TASK REQUIREMENTS = In the entries below, filter for the word "track" and copy every matching line.

RECORDS SHOWN =
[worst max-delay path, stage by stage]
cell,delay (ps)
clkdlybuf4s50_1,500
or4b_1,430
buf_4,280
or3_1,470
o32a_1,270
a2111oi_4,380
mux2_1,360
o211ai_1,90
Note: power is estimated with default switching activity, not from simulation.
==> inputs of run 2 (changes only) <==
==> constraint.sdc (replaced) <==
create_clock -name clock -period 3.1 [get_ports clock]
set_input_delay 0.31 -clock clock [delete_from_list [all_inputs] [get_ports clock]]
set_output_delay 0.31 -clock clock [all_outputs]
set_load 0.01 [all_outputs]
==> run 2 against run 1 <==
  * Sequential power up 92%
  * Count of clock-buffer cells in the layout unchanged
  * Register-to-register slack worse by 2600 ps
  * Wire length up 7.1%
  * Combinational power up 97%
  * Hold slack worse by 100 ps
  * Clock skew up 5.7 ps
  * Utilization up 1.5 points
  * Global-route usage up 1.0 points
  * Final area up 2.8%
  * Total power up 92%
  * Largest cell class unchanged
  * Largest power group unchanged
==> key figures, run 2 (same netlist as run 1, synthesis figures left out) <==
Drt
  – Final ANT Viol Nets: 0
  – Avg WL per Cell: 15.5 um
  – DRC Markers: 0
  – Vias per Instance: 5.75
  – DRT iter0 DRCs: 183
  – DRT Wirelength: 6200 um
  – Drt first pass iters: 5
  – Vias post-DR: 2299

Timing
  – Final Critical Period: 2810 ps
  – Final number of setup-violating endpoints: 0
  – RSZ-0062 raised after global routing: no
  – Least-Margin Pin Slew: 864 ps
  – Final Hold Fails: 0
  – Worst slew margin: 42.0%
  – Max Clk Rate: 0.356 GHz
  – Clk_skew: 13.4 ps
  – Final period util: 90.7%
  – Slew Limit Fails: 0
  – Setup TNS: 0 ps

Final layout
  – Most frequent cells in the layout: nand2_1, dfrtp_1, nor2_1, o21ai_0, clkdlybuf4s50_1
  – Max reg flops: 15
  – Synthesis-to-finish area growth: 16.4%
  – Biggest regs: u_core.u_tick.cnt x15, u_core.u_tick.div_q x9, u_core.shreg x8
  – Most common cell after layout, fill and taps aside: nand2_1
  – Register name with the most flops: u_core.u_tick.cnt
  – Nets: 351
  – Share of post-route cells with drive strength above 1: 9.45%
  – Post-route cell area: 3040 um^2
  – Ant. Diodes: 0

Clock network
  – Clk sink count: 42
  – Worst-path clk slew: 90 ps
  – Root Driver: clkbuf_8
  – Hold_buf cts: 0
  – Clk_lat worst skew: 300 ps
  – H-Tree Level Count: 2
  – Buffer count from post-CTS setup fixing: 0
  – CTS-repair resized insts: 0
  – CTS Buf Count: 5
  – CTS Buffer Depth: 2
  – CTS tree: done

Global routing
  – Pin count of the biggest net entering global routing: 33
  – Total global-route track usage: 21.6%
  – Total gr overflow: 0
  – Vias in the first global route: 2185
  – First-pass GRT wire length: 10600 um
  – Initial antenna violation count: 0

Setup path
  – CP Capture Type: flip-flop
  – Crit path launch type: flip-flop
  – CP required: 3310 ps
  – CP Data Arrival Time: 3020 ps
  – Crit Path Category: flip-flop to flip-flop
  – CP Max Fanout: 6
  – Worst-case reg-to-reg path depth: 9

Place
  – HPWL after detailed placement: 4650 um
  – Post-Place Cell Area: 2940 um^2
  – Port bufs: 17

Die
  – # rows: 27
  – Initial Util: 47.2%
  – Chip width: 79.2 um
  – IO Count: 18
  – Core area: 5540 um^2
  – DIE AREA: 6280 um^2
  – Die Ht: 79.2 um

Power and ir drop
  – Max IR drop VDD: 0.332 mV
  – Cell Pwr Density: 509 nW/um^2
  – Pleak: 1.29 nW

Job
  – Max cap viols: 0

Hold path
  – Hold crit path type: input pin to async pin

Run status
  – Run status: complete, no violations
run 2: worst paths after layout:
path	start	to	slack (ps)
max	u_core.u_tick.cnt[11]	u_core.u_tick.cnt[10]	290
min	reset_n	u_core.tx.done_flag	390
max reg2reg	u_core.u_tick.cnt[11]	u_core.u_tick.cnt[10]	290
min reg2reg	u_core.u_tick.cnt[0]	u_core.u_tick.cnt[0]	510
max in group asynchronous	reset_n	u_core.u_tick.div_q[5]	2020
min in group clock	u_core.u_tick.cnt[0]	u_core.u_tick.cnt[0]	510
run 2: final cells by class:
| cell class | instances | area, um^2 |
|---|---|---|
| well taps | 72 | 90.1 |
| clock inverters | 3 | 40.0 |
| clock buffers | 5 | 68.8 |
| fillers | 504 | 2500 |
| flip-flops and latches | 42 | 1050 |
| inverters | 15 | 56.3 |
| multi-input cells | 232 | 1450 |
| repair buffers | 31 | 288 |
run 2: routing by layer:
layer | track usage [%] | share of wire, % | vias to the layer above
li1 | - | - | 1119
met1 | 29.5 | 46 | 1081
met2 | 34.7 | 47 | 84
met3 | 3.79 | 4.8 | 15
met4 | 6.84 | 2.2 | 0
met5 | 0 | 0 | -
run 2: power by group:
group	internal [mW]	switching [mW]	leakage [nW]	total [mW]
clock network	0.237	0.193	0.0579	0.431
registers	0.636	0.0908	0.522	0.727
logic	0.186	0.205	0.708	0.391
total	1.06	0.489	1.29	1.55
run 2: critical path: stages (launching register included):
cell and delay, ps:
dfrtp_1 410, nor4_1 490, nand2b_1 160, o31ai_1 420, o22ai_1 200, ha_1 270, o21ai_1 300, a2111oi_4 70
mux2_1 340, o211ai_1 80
<file path="src/rtl/imem_loader_pkg.sv">
// imem_loader_pkg: shared types and constants for the instruction memory loader. Rev 1.0
`default_nettype none

package imem_loader_pkg;

  localparam int BYTES_PER_WORD = 4;

  typedef enum logic [1:0] {
    ST_LEN  = 2'd0,
    ST_DATA = 2'd1,
    ST_CSUM = 2'd2,
    ST_DONE = 2'd3
  } loader_state_t;

endpackage

`default_nettype wire

</file>
<file path="src/rtl/imem_loader_byte_assembler.sv">
// byte_assembler: 4-byte little-endian word assembler; o_word_valid pulses with the final byte.
`default_nettype none

module byte_assembler
  import imem_loader_pkg::*;
(
  input  logic        clk,
  input  logic        i_clear,
  input  logic        i_accept,
  input  logic [7:0]  i_byte,
  output logic [31:0] o_word,
  output logic        o_word_valid
);

  localparam int SHW = 8 * (BYTES_PER_WORD - 1);

  logic [1:0]     r_idx;
  logic [SHW-1:0] r_shift;

  // Bytes enter at the top, so after three bytes the oldest sits in bits 7:0.
  always_ff @(posedge clk) begin
    if (i_clear) begin
      r_idx   <= 2'd0;
      r_shift <= '0;
    end else if (i_accept) begin
      r_idx   <= r_idx + 2'd1;
      r_shift <= {i_byte, r_shift[SHW-1:8]};
    end
  end

  assign o_word       = {i_byte, r_shift};
  assign o_word_valid = i_accept & (r_idx == 2'(BYTES_PER_WORD - 1));

endmodule

`default_nettype wire

</file>
<file path="src/rtl/imem_loader.sv">
// imem_loader: streams a length-prefixed program into instruction memory, holding the CPU meanwhile. Rev 1.0
// Optional feature: define IMEM_LOADER_CHECKSUM_EN for a trailing XOR checksum byte.
`default_nettype none

module imem_loader
  import imem_loader_pkg::*;
#(
  parameter int          DEPTH_WORDS = 256,
  parameter logic [31:0] BASE_ADDR   = 32'h0000_0000
) (
  input  logic        clk,
  input  logic        rst,
  input  logic [7:0]  rx_data,
  input  logic        rx_valid,
  output logic        rx_ready,
  output logic        mem_we,
  output logic [31:0] mem_addr,
  output logic [31:0] mem_wdata,
  output logic        cpu_hold,
  output logic        load_done,
  output logic        load_err
);

  localparam int            CW      = $clog2(DEPTH_WORDS) + 1;
  localparam logic [CW-1:0] C_DEPTH = CW'(DEPTH_WORDS);

`ifdef IMEM_LOADER_CHECKSUM_EN
  localparam loader_state_t C_AFTER_DATA = ST_CSUM;
`else
  localparam loader_state_t C_AFTER_DATA = ST_DONE;
`endif

  loader_state_t r_state, w_next;
  logic [31:0]   r_remaining;
  logic [CW-1:0] r_widx;
  logic          r_ovf;
  logic          r_rx_ready, r_mem_we, r_cpu_hold, r_load_done, r_load_err;
  logic [31:0]   r_mem_addr, r_mem_wdata;

  logic          w_xfer, w_in_len, w_in_data, w_asm_accept;
  logic          w_word_valid, w_last_word, w_fits, w_write, w_ovf_now;
  logic          w_enter_done, w_err;
  logic [31:0]   w_word;

  assign w_xfer       = rx_valid & r_rx_ready;
  assign w_in_len     = (r_state == ST_LEN);
  assign w_in_data    = (r_state == ST_DATA);
  assign w_asm_accept = w_xfer & (w_in_len | w_in_data);

  byte_assembler u_asm (
    .clk          (clk),
    .i_clear      (rst),
    .i_accept     (w_asm_accept),
    .i_byte       (rx_data),
    .o_word       (w_word),
    .o_word_valid (w_word_valid)
  );

  // Words beyond the memory are still counted against N but never written.
  assign w_fits      = (r_widx < C_DEPTH);
  assign w_last_word = w_in_data & w_word_valid & (r_remaining == 32'd1);
  assign w_write     = w_in_data & w_word_valid & w_fits;
  assign w_ovf_now   = r_ovf | (w_in_data & w_word_valid & ~w_fits);

`ifdef IMEM_LOADER_CHECKSUM_EN
  logic [7:0] r_csum;
  logic       w_csum_bad;

  assign w_csum_bad = (r_state == ST_CSUM) & w_xfer & (rx_data != r_csum);
  assign w_err      = w_ovf_now | w_csum_bad;

  always_ff @(posedge clk) begin
    if (rst) begin
      r_csum <= 8'h00;
    end else if (w_in_data & w_xfer) begin
      r_csum <= r_csum ^ rx_data;
    end
  end
`else
  assign w_err = w_ovf_now;
`endif

  always_comb begin
    w_next = r_state;
    case (r_state)
      ST_LEN:  if (w_word_valid) w_next = (w_word == 32'd0) ? C_AFTER_DATA : ST_DATA;
      ST_DATA: if (w_last_word)  w_next = C_AFTER_DATA;
      ST_CSUM: if (w_xfer)       w_next = ST_DONE;
      default: w_next = ST_DONE;
    endcase
  end

  assign w_enter_done = (w_next == ST_DONE) & (r_state != ST_DONE);

  always_ff @(posedge clk) begin
    if (rst) begin
      r_state     <= ST_LEN;
      r_remaining <= 32'd0;
      r_widx      <= '0;
      r_ovf       <= 1'b0;
      r_rx_ready  <= 1'b0;
      r_mem_we    <= 1'b0;
      r_mem_addr  <= BASE_ADDR;
      r_mem_wdata <= 32'd0;
      r_cpu_hold  <= 1'b1;
      r_load_done <= 1'b0;
      r_load_err  <= 1'b0;
    end else begin
      r_state     <= w_next;
      r_rx_ready  <= (w_next != ST_DONE);
      r_cpu_hold  <= (w_next != ST_DONE);
      r_load_done <= (w_next == ST_DONE);
      r_mem_we    <= w_write;
      r_ovf       <= w_ovf_now;
      if (w_in_len & w_word_valid) begin
        r_remaining <= w_word;
      end else if (w_in_data & w_word_valid) begin
        r_remaining <= r_remaining - 32'd1;
      end
      if (w_write) begin
        r_mem_addr  <= BASE_ADDR + (32'(r_widx) << 2);
        r_mem_wdata <= w_word;
        r_widx      <= r_widx + CW'(1);
      end
      if (w_enter_done) begin
        r_load_err <= w_err;
      end
    end
  end

  assign rx_ready  = r_rx_ready;
  assign mem_we    = r_mem_we;
  assign mem_addr  = r_mem_addr;
  assign mem_wdata = r_mem_wdata;
  assign cpu_hold  = r_cpu_hold;
  assign load_done = r_load_done;
  assign load_err  = r_load_err;

endmodule

`default_nettype wire

</file>
<file path="config.mk">
export PLATFORM = sky130hd
export DESIGN_NAME = imem_loader
export DESIGN_NICKNAME = d
export VERILOG_FILES = /design/src/rtl/imem_loader_pkg.sv /design/src/rtl/imem_loader_byte_assembler.sv /design/src/rtl/imem_loader.sv
export SDC_FILE = /design/constraint.sdc
export NUM_CORES = 1
export LEC_CHECK = 0
export ABC_CLOCK_PERIOD_IN_PS = 2240
export CORE_ASPECT_RATIO = 0.8
export CORE_MARGIN = 4
export CORE_UTILIZATION = 49
export CTS_CLUSTER_SIZE = 12
export DETAILED_ROUTE_END_ITERATION = 12
export GPL_TIMING_DRIVEN = 1
export HOLD_SLACK_MARGIN = 0.03
export MAX_ROUTING_LAYER = met4
export PLACE_DENSITY = 0.83
export SYNTH_ARGS = -nofsm -noshare
export SYNTH_HDL_FRONTEND = slang
export SYNTH_SLANG_ARGS = --single-unit
</file>
<file path="constraint.sdc">
create_clock -name clk -period 2.24 [get_ports clk]
set_input_delay 0.336 -clock clk [delete_from_list [all_inputs] [get_ports clk]]
set_output_delay 0.336 -clock clk [all_outputs]
set_load 0.01 [all_outputs]
</file>
==> out/results.ini <==
[timing]
rsz0062_at_grt=true
fin_skew_ns=0.00758
worstMarginPinSlew_ns=0.738
fmax_mhz=445
worst_slack_ns=-0.00913
setup_violations=1
max-slew-margin-rel=0.504
fin_crit_ns=2.25
slew_violations=0
report.final.hold_viol_count=0
finalCritPeriodShare=1.00
timing.setup.tns_ns=-0.00913

[cts]
cts_buffers=17
clk_pin_slew_ns=0.05
clk_latency_ns=0.42
cts_root_buf=clkbuf_16
clk_path_buf_depth=2
numClockSinks=116
h-tree-depth=4
tritoncts=built

[setup_path]
critPathKind=reg2reg
r2r-start=r_remaining[18]$_SDFFE_PP0P_
crit_required_ns=2.58
crit_path_max_fanout=6
endpoint_kind=register
reg2reg_depth=5
cp.arrival_ns=2.59
r2r-end=r_remaining[27]$_SDFFE_PP0P_
regToRegSetupSlack_ns=-0.009
start_kind=register

[die]
die_y_um=101
die-area_sq_mm=0.0125
die_width_um=124
floorplan.initialDensity=0.509
core_sq_mm=0.0104
fp-row-count=33
ios=80

[place]
place_inst=877
place_hpwl_um=10100
place_congestion=0.919
place_ws_ns=-0.152
io_buffer_count=56

[yosys]
async_flop_share=0
synth-seq-cells=116
synth-seq-area-share=0.441
synth_ff_type=dfxtp_1
ys_types=57
synthTopCellsByArea=dfxtp_1, nand2_1, a21oi_1
postSynthCellCount=682
syn_area_sq_mm=0.00527
synth_warnings=0
yosys.area.top_type=dfxtp_1
syn_area_per_cell_sq_um=7.73
synth_top_area_frac=0.441
synth-edff-count=0

[cells_and_area]
mostFrequentLayoutCell=nand2_1
num_antenna_cells=0
num-fill-cells=803
fin_nets=773
final_cells=911
final_cell_mix=nand2_1, dfxtp_1, a21oi_1
area_delta_synth_final_pct=30.1
multi_input_area_sq_mm=0.00271
drive_above_1_share=0.143
seqCellArea_sq_mm=0.00232

[routing]
drt-wirelength-per-cell_um=16.8
drtIter0Drc=570
firstDrtPassIters=6
vias=5349
drc=0
drtAntennaViolNets=0
routed_wirelength_um=15300
via_per_inst=5.87

[job]
cap_viol_max_count=0

[global_route]
grt_pass1_wl_um=24500
grt_antenna_before_repair=0
grt_overflow=0
grt_util_all_layers=0.256
grt_max_degree=61
grt_pass1_vias=4972

[power]
p_leak_nw=2.55
p_per_area_mw_per_mm2=757
ir_drop_mv=0.592

[run_status]
violations=setup timing
outcome=finished with violations

[hold_path]
hp-start=rst
hold_end=mem_we$_SDFF_PP0_
hold_depth=2
hold_class=in2reg

metrics by stage:
step | utilization | cell area, sq um | power, mW | hold slack, ns
final | 0.661 | 6860 | 5.19 | 0.420
after detailed placement | 0.592 | 6140 | 2.34 | 0.449
after CTS | 0.655 | 6790 | 5.20 | 0.407
after floorplan | - | 5350 | 2.29 | 0.420
after global placement | 0.592 | 6140 | 2.34 | 0.438
after global routing | 0.661 | 6860 | 5.32 | 0.444
cell usage after synthesis, types with 3 or more instances:
master and number:
a21oi_1 99, nor2b_1 5, nand2_1 152, nand3b_1 4
buf_4 23, or4_1 3, a31oi_1 4, xor2_1 3
xnor2_1 5, nand3_1 9, and3_1 11, ha_1 4
a221oi_1 6, o22ai_1 6, o21ai_0 16, or3_1 8
inv_1 9, a211oi_1 8, nor4_1 14, nor2_1 45
nor3b_1 3, dfxtp_1 116, clkbuf_1 44, o221ai_1 3
a31o_2 4, nand4_1 7, nor3_1 26
area by class of cell:
type	count	area share
inverters	9	0.00493
multi-input cells	509	0.396
flip-flops and latches	116	0.339
clock inverters	15	0.0301
clock buffers	17	0.0621
repair buffers	105	0.142
well taps	140	0.0256
worst max-delay path, cell delays in order, from the launching register on:
cell and delay [ns]:
dfxtp_2 0.32, or4_4 0.53, or4_4 0.48, or3_4 0.39, or3_1 0.31, a31oi_1 0.14
state kept, by name (all words and copies together), names as in the netlist:
signal / cells
cpu_hold: 1
u_asm.r_idx: 2
mem_we: 1
r_widx: 9
mem_addr: 9
rx_ready: 1
r_state: 2
mem_wdata: 32
u_asm.r_shift: 24
r_ovf: 1
r_remaining: 32
load_err: 1
load_done: 1
what timing repair did:
action                     4_1_cts  5_1_grt
buffers inserted                 1        1
resized for setup                3       10
setup endpoints to repair        5       14
pin swaps                        0        2
hold buffers                     0        0
power by group:
part | internal [mW] | switching, mW
logic | 0.0770 | 0.134
clock network | 1.87 | 1.01
registers | 2.08 | 0.0218
total | 4.02 | 1.17
worst max-delay path by stage:
stage,startpoint,end,cells past startpoint,slack [ns]
5_1_grt,r_remaining[18]$_SDFFE_PP0P_,r_remaining[27]$_SDFFE_PP0P_,5,-0.07
4_1_cts,r_remaining[18]$_SDFFE_PP0P_,r_remaining[27]$_SDFFE_PP0P_,5,-0.03
3_5_place_dp,rx_valid,rx_ready$_SDFF_PP0_,7,-0.15
3_3_place_gp,rx_valid,rx_ready$_SDFF_PP0_,7,-0.06
2_1_floorplan,r_remaining[18]$_SDFFE_PP0P_,r_remaining[27]$_SDFFE_PP0P_,6,-0.03
6_report,r_remaining[18]$_SDFFE_PP0P_,r_remaining[27]$_SDFFE_PP0P_,5,-0.009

WRITTEN RESPONSE =
  – Total global-route track usage: 21.6%
layer | track usage [%] | share of wire, % | vias to the layer above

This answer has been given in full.